À la fin du dix-neuvième siècle, la vallée de Saint-Imier pulse au rythme des allées et venues des petites mains au sein des manufactures horlogères. C’est dans ce contexte que le communiste russe Pyotr Kropotkine va croiser la route d’une jeune ouvrière de la région. Leur rencontre sera l’occasion de sonder les envies révolutionnaires qui couvent dans le monde prolétaire de l’époque. Dans son premier long Dene wos guet geit, Cyril Schäublin mélangeait les langues et les cultures. Arabe, russe ou suisse allemand amalgamaient leurs accents au sein de cette sèche comédie, déjà bien remarquée à l’époque. Pour son nouveau film «Unrueh», le réalisateur a cette même envie cosmopolite. On y parle tantôt russe, tantôt français ou suisse allemand, ce qui appuie le foisonnement culturel et politique qui animait les couches ouvrières de cette année 1870. Car même si l’époque ne leur offrait pas les moyens de communication actuels, le peuple travailleur n’était pas moins international : dans les rues de la petite cité ouvrière, on s’inquiète des grèves étasuniennes, de la politique parisienne, tout comme de la Berne fédérale. Si le long-métrage peut amener de l’eau au moulin des pourvoyeurs d’un cliché du cinéma suisse dont Unrueh serait le parangon – bavard, plutôt lent, parfois trop didactique – Schäublin se rattrape par la douceur ouatée de ses images et l’originalité de ses cadres.
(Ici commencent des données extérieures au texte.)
## src/rtl/reg_write_arbiter.sv

```systemverilog
// Round-robin arbiter sharing one register write port (data + enable channels)
// among n requesters; the winner is held until both channels are consumed.
//
// state    | meaning
// S_IDLE   | no transaction held; the round-robin scan from prio picks a winner
// S_LOCKED | winner lock_q is held until both downstream channels are consumed
module reg_write_arbiter #(
    parameter int width = 1,
    parameter int n     = 4
) (
    input  logic                 CLK,
    input  logic                 RST_N,
    input  logic [n*width-1:0]   IN_WRITE,
    input  logic [n-1:0]         IN_WRITE_VALID,
    output logic [n-1:0]         IN_WRITE_CONSUMED,
    input  logic [n-1:0]         IN_EN_WRITE,
    output logic [width-1:0]     OUT_WRITE,
    output logic                 OUT_WRITE_VALID,
    input  logic                 OUT_WRITE_CONSUMED,
    output logic                 OUT_EN_WRITE,
    output logic                 OUT_EN_WRITE_VALID,
    input  logic                 OUT_EN_WRITE_CONSUMED,
    output logic [n-1:0]         OUT_GRANT
);

    localparam int IW = (n > 1) ? $clog2(n) : 1;

    typedef enum logic {S_IDLE, S_LOCKED} state_t;

    state_t          state_q, state_d;
    logic [IW-1:0]   prio_q, prio_d;
    logic [IW-1:0]   lock_q, lock_d;
    logic            data_done_q, data_done_d;
    logic            en_done_q, en_done_d;

    logic            found;
    logic [IW-1:0]   g;
    logic [IW-1:0]   sel;
    logic            active;
    logic            data_ok;
    logic            en_ok;
    int              idx;

    always_ff @(posedge CLK) begin
        if (!RST_N) begin
            state_q     <= S_IDLE;
            prio_q      <= '0;
            lock_q      <= '0;
            data_done_q <= 1'b0;
            en_done_q   <= 1'b0;
        end else begin
            state_q     <= state_d;
            prio_q      <= prio_d;
            lock_q      <= lock_d;
            data_done_q <= data_done_d;
            en_done_q   <= en_done_d;
        end
    end

    // First valid requester scanning prio, prio+1, ... with wrap at n.
    always_comb begin
        found = 1'b0;
        g     = '0;
        idx   = 0;
        for (int k = 0; k < n; k++) begin
            idx = int'(prio_q) + k;
            if (idx >= n) idx = idx - n;
            if (!found && IN_WRITE_VALID[idx]) begin
                found = 1'b1;
                g     = IW'(idx);
            end
        end
    end

    always_comb begin
        state_d            = state_q;
        prio_d             = prio_q;
        lock_d             = lock_q;
        data_done_d        = data_done_q;
        en_done_d          = en_done_q;
        IN_WRITE_CONSUMED  = '0;
        OUT_GRANT          = '0;
        OUT_WRITE          = '0;
        OUT_EN_WRITE       = 1'b0;
        OUT_WRITE_VALID    = 1'b0;
        OUT_EN_WRITE_VALID = 1'b0;

        sel     = (state_q == S_LOCKED) ? lock_q : g;
        active  = (state_q == S_LOCKED) || found;
        data_ok = data_done_q || OUT_WRITE_CONSUMED;
        en_ok   = en_done_q || OUT_EN_WRITE_CONSUMED;

        if (RST_N && active) begin
            OUT_GRANT[sel]     = 1'b1;
            OUT_WRITE          = IN_WRITE[int'(sel)*width +: width];
            OUT_EN_WRITE       = IN_EN_WRITE[sel];
            OUT_WRITE_VALID    = !data_done_q;
            OUT_EN_WRITE_VALID = !en_done_q;

            if (data_ok && en_ok) begin
                IN_WRITE_CONSUMED[sel] = 1'b1;
                prio_d      = (int'(sel) == n - 1) ? '0 : sel + IW'(1);
                state_d     = S_IDLE;
                data_done_d = 1'b0;
                en_done_d   = 1'b0;
            end else begin
                state_d     = S_LOCKED;
                lock_d      = sel;
                data_done_d = data_ok;
                en_done_d   = en_ok;
            end
        end
    end

endmodule

```
==> src/rtl/i2c_pkg.sv <==
// Shared definitions for the I2C transaction scheduler and its helpers.
package i2c_pkg;

  localparam int DEF_NUM_REQ  = 2;
  localparam int DEF_ADDR_LEN = 7;
  localparam int DEF_DATA_LEN = 8;
  localparam int DEF_TIMEOUT  = 4096;

  typedef enum logic [2:0] {
    ST_IDLE      = 3'd0,
    ST_LAUNCH    = 3'd1,
    ST_WAIT_BUSY = 3'd2,
    ST_WAIT_DONE = 3'd3,
    ST_COMPLETE  = 3'd4,
    ST_ERROR     = 3'd5
  } state_t;

endpackage

==> src/rtl/i2c_txn_scheduler_rr_arbiter.sv <==
// Combinational round-robin pick: lowest requesting index at or after ptr, wrapping.
// Reusable for any shared I2C resource; gives one-hot and encoded winner.
module rr_arbiter #(
  parameter int N  = 2,
  parameter int IW = (N > 1) ? $clog2(N) : 1
) (
  input  logic [N-1:0]  req,
  input  logic [IW-1:0] ptr,
  output logic [N-1:0]  gnt,
  output logic [IW-1:0] idx,
  output logic          any
);

  always_comb begin
    int j;
    logic [IW-1:0] jj;
    j   = 0;
    jj  = '0;
    gnt = '0;
    idx = '0;
    any = 1'b0;
    for (int i = 0; i < N; i++) begin
      j = int'(ptr) + i;
      if (j >= N) j = j - N;
      jj = IW'(j);
      if (!any && req[jj]) begin
        any     = 1'b1;
        gnt[jj] = 1'b1;
        idx     = jj;
      end
    end
  end

endmodule

==> src/rtl/i2c_txn_scheduler.sv <==
// Shares one I2C master between NUM_REQ requesters: round-robin grant, launch,
// completion tracking, and a watchdog that turns a hung master into err + sticky fault.
module i2c_txn_scheduler
  import i2c_pkg::*;
#(
  parameter int NUM_REQ  = DEF_NUM_REQ,
  parameter int ADDR_LEN = DEF_ADDR_LEN,
  parameter int DATA_LEN = DEF_DATA_LEN,
  parameter int TIMEOUT  = DEF_TIMEOUT
) (
  input  logic                         clk,
  input  logic                         rst_n,
  input  logic [NUM_REQ-1:0]           req,
  input  logic [NUM_REQ*ADDR_LEN-1:0]  req_addr,
  input  logic [NUM_REQ-1:0]           req_rw,
  input  logic [NUM_REQ*2*DATA_LEN-1:0] req_wdata,
  output logic [NUM_REQ-1:0]           gnt,
  output logic [NUM_REQ-1:0]           done,
  output logic                         err,
  output logic [2*DATA_LEN-1:0]        rdata,
  output logic                         fault,
  input  logic                         fault_clr,
  output logic                         m_start,
  output logic [ADDR_LEN-1:0]          m_add_reg,
  output logic                         m_R_W,
  output logic [DATA_LEN-1:0]          m_data_1,
  output logic [DATA_LEN-1:0]          m_data_2,
  input  logic                         m_free,
  input  logic [2*DATA_LEN-1:0]        m_rdata,
  output state_t                       dbg_state
);

  // Handshake: a requester holds req high until it sees its one-cycle done pulse;
  // gnt stays high from launch through the done cycle, and dropping req while
  // granted does not abort the transaction.

  localparam int IW = $clog2(NUM_REQ);
  localparam int WW = $clog2(TIMEOUT + 1);

  state_t                state, state_nxt;
  logic [IW-1:0]         ptr, gnt_idx, ptr_nxt;
  logic [WW-1:0]         wdog;
  logic                  wdog_expired;
  logic                  free_q;
  logic [NUM_REQ-1:0]    arb_gnt;
  logic [IW-1:0]         arb_idx;
  logic                  arb_any;
  logic [ADDR_LEN-1:0]   sel_addr;
  logic                  sel_rw;
  logic [2*DATA_LEN-1:0] sel_wdata;

  rr_arbiter #(.N(NUM_REQ), .IW(IW)) u_arb (
    .req (req),
    .ptr (ptr),
    .gnt (arb_gnt),
    .idx (arb_idx),
    .any (arb_any)
  );

  always_comb begin
    sel_addr  = '0;
    sel_rw    = 1'b0;
    sel_wdata = '0;
    for (int i = 0; i < NUM_REQ; i++) begin
      if (arb_gnt[i]) begin
        sel_addr  = req_addr[i*ADDR_LEN +: ADDR_LEN];
        sel_rw    = req_rw[i];
        sel_wdata = req_wdata[i*2*DATA_LEN +: 2*DATA_LEN];
      end
    end
  end

  assign wdog_expired = (wdog == WW'(TIMEOUT - 1));
  assign ptr_nxt      = (gnt_idx == IW'(NUM_REQ - 1)) ? '0 : gnt_idx + IW'(1);

  // Busy/done tracking uses a flopped copy of m_free, so completion is judged
  // on a registered input and done lands two cycles after m_free rises.
  always_comb begin
    state_nxt = state;
    case (state)
      ST_IDLE:      if (!fault && m_free && arb_any) state_nxt = ST_LAUNCH;
      ST_LAUNCH:    state_nxt = ST_WAIT_BUSY;
      ST_WAIT_BUSY: begin
        if (!free_q)           state_nxt = ST_WAIT_DONE;
        else if (wdog_expired) state_nxt = ST_ERROR;
      end
      ST_WAIT_DONE: begin
        if (free_q)            state_nxt = ST_COMPLETE;
        else if (wdog_expired) state_nxt = ST_ERROR;
      end
      ST_COMPLETE:  state_nxt = ST_IDLE;
      ST_ERROR:     state_nxt = ST_IDLE;
      default:      state_nxt = ST_IDLE;
    endcase
  end

  assign m_start   = (state == ST_LAUNCH);
  assign err       = (state == ST_ERROR);
  assign done      = (state == ST_COMPLETE || state == ST_ERROR) ? gnt : '0;
  assign dbg_state = state;

  always_ff @(posedge clk or negedge rst_n) begin
    if (!rst_n) begin
      state     <= ST_IDLE;
      gnt       <= '0;
      gnt_idx   <= '0;
      ptr       <= '0;
      wdog      <= '0;
      free_q    <= 1'b0;
      fault     <= 1'b0;
      rdata     <= '0;
      m_add_reg <= '0;
      m_R_W     <= 1'b0;
      m_data_1  <= '0;
      m_data_2  <= '0;
    end else begin
      state  <= state_nxt;
      free_q <= m_free;

      if (state == ST_LAUNCH || (state == ST_WAIT_BUSY && !free_q))
        wdog <= '0;
      else if ((state == ST_WAIT_BUSY || state == ST_WAIT_DONE) && wdog != WW'(TIMEOUT))
        wdog <= wdog + WW'(1);

      // A timeout beats a simultaneous clear.
      if (state == ST_ERROR)  fault <= 1'b1;
      else if (fault_clr)     fault <= 1'b0;

      case (state)
        ST_IDLE: begin
          if (state_nxt == ST_LAUNCH) begin
            gnt       <= arb_gnt;
            gnt_idx   <= arb_idx;
            m_add_reg <= sel_addr;
            m_R_W     <= sel_rw;
            m_data_1  <= sel_wdata[2*DATA_LEN-1:DATA_LEN];
            m_data_2  <= sel_wdata[DATA_LEN-1:0];
          end
        end
        ST_COMPLETE: begin
          gnt <= '0;
          ptr <= ptr_nxt;
          if (m_R_W) rdata <= m_rdata;
        end
        ST_ERROR: begin
          gnt <= '0;
          ptr <= ptr_nxt;
        end
        default: ;
      endcase
    end
  end

endmodule

==> config.mk <==
export PLATFORM = sky130hd
export DESIGN_NAME = i2c_txn_scheduler
export DESIGN_NICKNAME = d
export VERILOG_FILES = /design/src/rtl/i2c_pkg.sv /design/src/rtl/i2c_txn_scheduler_rr_arbiter.sv /design/src/rtl/i2c_txn_scheduler.sv
export SDC_FILE = /design/constraint.sdc
export NUM_CORES = 1
export LEC_CHECK = 0
export ABC_AREA = 1
export CORE_ASPECT_RATIO = 2
export CORE_UTILIZATION = 41
export CTS_BUF_LIST = sky130_fd_sc_hd__clkbuf_16
export DETAILED_ROUTE_END_ITERATION = 8
export HOLD_SLACK_MARGIN = 0.12
export PLACE_DENSITY = 0.8
export RECOVER_POWER = 50
export SYNTH_ARGS = -nofsm -noshare
export SYNTH_HDL_FRONTEND = slang
export SYNTH_SLANG_ARGS = --single-unit
==> constraint.sdc <==
create_clock -name clk -period 1.3 [get_ports clk]
set_input_delay 0.26 -clock clk [delete_from_list [all_inputs] [get_ports clk]]
set_output_delay 0.26 -clock clk [all_outputs]
set_load 0.02 [all_outputs]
Le casting non-professionnel, bien qu’inégal, insuffle une fraicheur étonnante au long-métrage et la beauté de la reconstitution le rend définitivement crédible. Et malgré le côté aérien d’Unrueh, il n’en porte pas moins un message politique qui égratigne le capitalisme et tendrait à prouver qu’un autre ordre serait possible. Remarqué à l’internationale, notamment à la Berlinale, le film était présenté en première suisse au GIFF avant d’être projeté dans les salles romandes dès le 30 novembre 2022.